→ Records for processing:
Background: an optimization exercise with open tools, aiming at small area. Do not read the settings as production practice.
RTL that was checked went through simulation tests only; none was proved equivalent to the original.
Power figures rest on the tool's default switching activity, not on a simulated workload.

==> flow/design.v <==
package lx_bus_pkg;
  localparam int DATA_WIDTH = 32;
  localparam int ADDR_WIDTH = 32;
  localparam int MSG_WIDTH = 4;
  localparam int CACHE_WORDS = 4;
  localparam int BUS_WORDS = 2;
  localparam int BEATS = CACHE_WORDS / BUS_WORDS;
  localparam int LINE_OFFSET_BITS = 2;
  typedef enum logic [MSG_WIDTH-1:0] {
    NO_REQ     = 4'd0,
    R_REQ      = 4'd1,
    WB_REQ     = 4'd2,
    RFO_BCAST  = 4'd6,
    MEM_RESP   = 4'd10,
    MEM_RESP_S = 4'd11,
    MEM_C_RESP = 4'd12
  } msg_t;
  typedef logic [DATA_WIDTH-1:0] word_t;
  typedef word_t [BUS_WORDS-1:0] beat_t;
  typedef union packed {
    word_t [CACHE_WORDS-1:0] words;
    beat_t [BEATS-1:0] beats;
  } line_t;
  typedef logic beat_index_t;
  typedef enum logic [2:0] {
    IDLE,
    READ_LINE,
    SEND_BEATS,
    RECEIVE,
    WRITE_LINE,
    WAIT_CLEAR
  } state_t;
endpackage
module lx_bus_interface
(
  input  logic                  clock,
  input  logic                  reset,
  input  logic                  req_ready,
  input  lx_bus_pkg::msg_t                  bus_msg_in,
  input  logic [lx_bus_pkg::ADDR_WIDTH-1:0] bus_address_in,
  input  lx_bus_pkg::beat_t                 bus_data_in,
  output lx_bus_pkg::msg_t                  bus_msg_out,
  output logic [lx_bus_pkg::ADDR_WIDTH-1:0] bus_address_out,
  output lx_bus_pkg::beat_t                 bus_data_out,
  input  lx_bus_pkg::msg_t                  cache_msg_in,
  input  lx_bus_pkg::line_t                 cache_data_in,
  output lx_bus_pkg::msg_t                  cache_msg_out,
  output logic [lx_bus_pkg::ADDR_WIDTH-1:0] cache_address_out,
  output lx_bus_pkg::line_t                 cache_data_out
);
  logic idle, aw, rl, crd, crf, sb, wc1, r0, r1, wl, cwr, wcw;
  logic wcr;
  logic rfo;      
  logic bm0;      
  logic [3:0] bmsg, cmsg;
  logic read_request, write_request, accept_rd, accept_wr;
  logic read_done, write_done, bus_idle;
  assign bmsg = bus_msg_in;
  assign cmsg = cache_msg_in;
  assign read_request  = (bmsg == 4'd1) || (bmsg == 4'd6);
  assign write_request = (bmsg == 4'd2);
  assign accept_rd     = idle && req_ready && read_request;
  assign accept_wr     = idle && req_ready && write_request;
  assign read_done     = (cmsg == 4'd10) || (cmsg == 4'd11);
  assign write_done    = (cmsg == 4'd10);
  assign bus_idle      = (bmsg == 4'd0);
  assign wcr           = aw && !idle;
  always_ff @(posedge clock) begin
    if (reset) begin
      idle <= 1'b1;
      aw   <= 1'b1;
      rl   <= 1'b0;
      crd  <= 1'b0;
      crf  <= 1'b0;
      sb   <= 1'b0;
      wc1  <= 1'b0;
      r0   <= 1'b0;
      r1   <= 1'b0;
      wl   <= 1'b0;
      cwr  <= 1'b0;
      wcw  <= 1'b0;
      bm0  <= 1'b0;
    end else begin
      idle <= (idle && !accept_rd && !accept_wr) || ((wc1 || wcr || wcw) && bus_idle);
      aw   <= (idle && !accept_rd && !accept_wr) || wc1 || wcr || (wcw && bus_idle);
      rl   <= accept_rd || (rl && !read_done);
      crd  <= rl && !read_done && !rfo;
      crf  <= rl && !read_done && rfo;
      sb   <= rl && read_done;
      wc1  <= sb;
      r0   <= accept_wr;
      r1   <= r0;
      wl   <= r1 || (wl && !write_done);
      cwr  <= wl && !write_done;
      wcw  <= (wl && write_done) || (wcw && !bus_idle);
      bm0  <= (rl && read_done && cmsg[0]) || (sb && bm0);
    end
  end
  always_ff @(posedge clock) begin
    if (idle) rfo <= (bmsg == 4'd6);
  end
  logic [31:0] addr_n, addr;
  assign addr = ~addr_n;
  always_ff @(posedge clock) begin
    addr_n <= ~((bus_address_in & {32{aw}}) | (addr & {32{!idle}}));
  end
  logic [63:0] lo_n, hi_n, lo, hi;
  logic [63:0] cin_lo, cin_hi;
  assign lo = ~lo_n;
  assign hi = ~hi_n;
  assign cin_lo = cache_data_in[63:0];
  assign cin_hi = cache_data_in[127:64];
  logic ld_lo, ld_hi;
  assign ld_lo = rl || r0;
  assign ld_hi = rl || r1;
  always_ff @(posedge clock) begin
    lo_n <= ~((lo | {64{ld_lo}}) & (cin_lo | {64{!rl}}) & (bus_data_in | {64{!r0}}));
    hi_n <= ~((hi | {64{ld_hi}}) & (cin_hi | {64{!rl}}) & (bus_data_in | {64{!r1}}));
  end
  logic bshow, cshow;
  assign bshow = sb || wc1 || wcw;
  assign cshow = crd || crf || cwr;
  assign bus_msg_out       = lx_bus_pkg::msg_t'({bshow, 1'b0, bshow, bm0});
  assign bus_address_out   = addr & {32{bshow}};
  assign bus_data_out      = (lo & {64{sb}}) | (hi & {64{wc1}});
  assign cache_msg_out     = lx_bus_pkg::msg_t'({1'b0, crf, crf || cwr, crd});
  assign cache_address_out = {addr[31:2] & {30{cshow}}, 2'b00};
  assign cache_data_out    = {hi & {64{cwr}}, lo & {64{cwr}}};
endmodule
clock: 4.0 ns
lec_check: 0
abc_area: 1
cap_margin: 20
core_area: 5 5 175 175
die_area: 0 0 180 180
place_density: 0.85
slew_margin: 20
standard.sh (not shown) runs the stock make flow with config.mk's settings and CLKGATE_MAP_FILE= SYNTH_SCRIPT=/design/flow/synth_recipe.tcl, a recipe that flattens the netlist after the stock synthesis.
==> flow/flow/run.sh <==
#!/bin/bash
# Standard ORFS layout with two changes that only affect how the layout is
# built: the port buffers are the smallest buffer (buf_1) instead of the
# tool's default choice, and clock tree synthesis uses clkbuf_8 buffers and
# inserts no dummy loads.
set -euo pipefail
export BUFFER_PORTS_ARGS="-buffer_cell sky130_fd_sc_hd__buf_1"
export GPL_TIMING_DRIVEN=0
export REMOVE_ABC_BUFFERS=1
export CTS_ARGS="-sink_clustering_enable -repair_clock_nets -dont_use_dummy_load -buf_list sky130_fd_sc_hd__clkbuf_8"
bash standard.sh > standard_flow.log 2>&1
Edit:
==> flow/flow/run.sh (replaced) <==
#!/bin/bash
# Standard ORFS layout, except that the port buffers that buffer_ports inserts
# are the smallest buffer (buf_1) instead of the tool's default choice.
set -euo pipefail
export BUFFER_PORTS_ARGS="-buffer_cell sky130_fd_sc_hd__buf_1"
bash standard.sh > standard_flow.log 2>&1
- PLACE_DENSITY: 0.85 -> default
The new run went through all stages and came out clean.
Combinational power went down slightly.
Area after synthesis does not change.
Clock skew went down by 0.013 ns.
Worst setup slack gets worse by 0.29 ns.
Total power went up by about a fifth.
Edit:
==> flow/flow/run.sh (replaced) <==
#!/bin/bash
# Standard ORFS layout with two changes that only affect how the layout is
# built: the port buffers are the smallest buffer (buf_1) instead of the
# tool's default choice, and clock tree synthesis uses clkbuf_8 buffers and
# inserts no dummy loads.
set -euo pipefail
export BUFFER_PORTS_ARGS="-buffer_cell sky130_fd_sc_hd__buf_1"
export CTS_ARGS="-sink_clustering_enable -repair_clock_nets -dont_use_dummy_load -buf_list sky130_fd_sc_hd__clkbuf_8"
bash standard.sh > standard_flow.log 2>&1
- CORE_AREA: 5 5 175 175 -> 4 4 168 168
- DIE_AREA: 0 0 180 180 -> 0 0 172 172
- PLACE_DENSITY: default -> 0.85
Outcome:
- The changed run completed with no timing, DRC or antenna violations
- design area fell by a few percent
- total power fell by about a fifth
- fmax rose slightly
- setup slack improves by 0.022 ns
- area after synthesis does not change
- sequential power stays flat
- worst hold slack improves by 0.0069 ns
- critical path depth is unchanged
Edit:
- CORE_AREA: 4 4 168 168 -> 5 5 175 175
- DIE_AREA: 0 0 172 172 -> 0 0 180 180
- PLACE_DENSITY: 0.85 -> default
Outcome: Utilization came out lower by 2.6 points; setup slack gets worse by 0.015 ns; via count decreases by 2.4%; synthesized cell count does not change; design area rose by 1.0%; hold slack gets worse by 0.027 ns; global-route usage went down by 0.48 points.


v30:
// lx_bus_interface: RTL as listed in full above, without the edits since
==> flow/config.mk <==
export PLATFORM = sky130hd
export DESIGN_NAME = lx_bus_interface
export DESIGN_NICKNAME = lx_bus_interface
export VERILOG_FILES = /design/flow/design.v
export SDC_FILE = /design/flow/constraint.sdc
export NUM_CORES = 4
export LEC_CHECK = 0
export ABC_AREA = 1
export CAP_MARGIN = 20
export CORE_AREA = 5 5 175 175
export DIE_AREA = 0 0 180 180
export PLACE_DENSITY = 0.85
export SLEW_MARGIN = 20
==> flow/constraint.sdc <==
create_clock -name core_clock -period 4.0 [get_ports {clock}]
set_input_delay 0.8000 -clock core_clock [delete_from_list [all_inputs] [get_ports {clock}]]
set_output_delay 0.8000 -clock core_clock [all_outputs]
set_load 0.01 [all_outputs]
==> flow/flow/run.sh <==
#!/bin/bash
# Standard ORFS layout with two changes that only affect how the layout is
# built: the port buffers are the smallest buffer (buf_1) instead of the
# tool's default choice, and clock tree synthesis uses clkbuf_8 buffers and
# inserts no dummy loads.
set -euo pipefail
export BUFFER_PORTS_ARGS="-buffer_cell sky130_fd_sc_hd__buf_1"
export CTS_ARGS="-sink_clustering_enable -repair_clock_nets -dont_use_dummy_load -buf_list sky130_fd_sc_hd__clkbuf_8"
bash standard.sh > standard_flow.log 2>&1
v30 | status: complete | timing, DRC, antenna: pass
Input-level comparison between v16 and v30:
# v30
export LEC_CHECK = 0
export ABC_AREA = 1
export CAP_MARGIN = 20
export CORE_AREA = 5 5 175 175
export DIE_AREA = 0 0 180 180
export PLACE_DENSITY = 0.85
export SLEW_MARGIN = 20
create_clock -name core_clock -period 4.0 [get_ports {clock}]
# v16
export LEC_CHECK = 0
export ABC_AREA = 1
export CAP_MARGIN = 20
export CORE_AREA = 5 5 175 175
export CTS_CLUSTER_DIAMETER = 100
export CTS_CLUSTER_SIZE = 30
export DIE_AREA = 0 0 180 180
export SLEW_MARGIN = 20
create_clock -name core_clock -period 4.0 [get_ports {clock}]
==> flow/flow/run.sh <==
#!/bin/bash
# Standard ORFS layout, except that the port buffers that buffer_ports inserts
# are the smallest buffer (buf_1) instead of the tool's default choice.
set -euo pipefail
export BUFFER_PORTS_ARGS="-buffer_cell sky130_fd_sc_hd__buf_1"
bash standard.sh > standard_flow.log 2>&1
Findings:
- Looking at the reports, v16 completed the entire flow and the layout it produced met the timing, design-rule and antenna checks.
- As of v16, first-pass GRT wire length had risen slightly compared to v30.
- The lower sequential group share of total power came out of v16.
- Of v30 and v16, the higher register-to-register setup slack belongs to v16.
- The count of placed standard cells including taps was comparable across v30 and v16.
- The core of v16 is more densely filled than that of v30.
- Cmp v30 and v16 / count of clock-buffer cells in the layout / higher: v16
- | sequential portion of the cell area | lower: v16 |
- met3 track utilization from global routing down 1.2 points in v16 wrt v30
- Power: v16 draws more than v30
- Of v30 and v16, v30 shows the lower layout cell share with drive strength beyond 1, with v16 above it.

→ What you need to do:
Could you repeat exactly the lines above from the line with "- Looking at" up to and including the line with "- | sequential", and only those?

→ Reply to the task:
- Looking at the reports, v16 completed the entire flow and the layout it produced met the timing, design-rule and antenna checks.
- As of v16, first-pass GRT wire length had risen slightly compared to v30.
- The lower sequential group share of total power came out of v16.
- Of v30 and v16, the higher register-to-register setup slack belongs to v16.
- The count of placed standard cells including taps was comparable across v30 and v16.
- The core of v16 is more densely filled than that of v30.
- Cmp v30 and v16 / count of clock-buffer cells in the layout / higher: v16
- | sequential portion of the cell area | lower: v16 |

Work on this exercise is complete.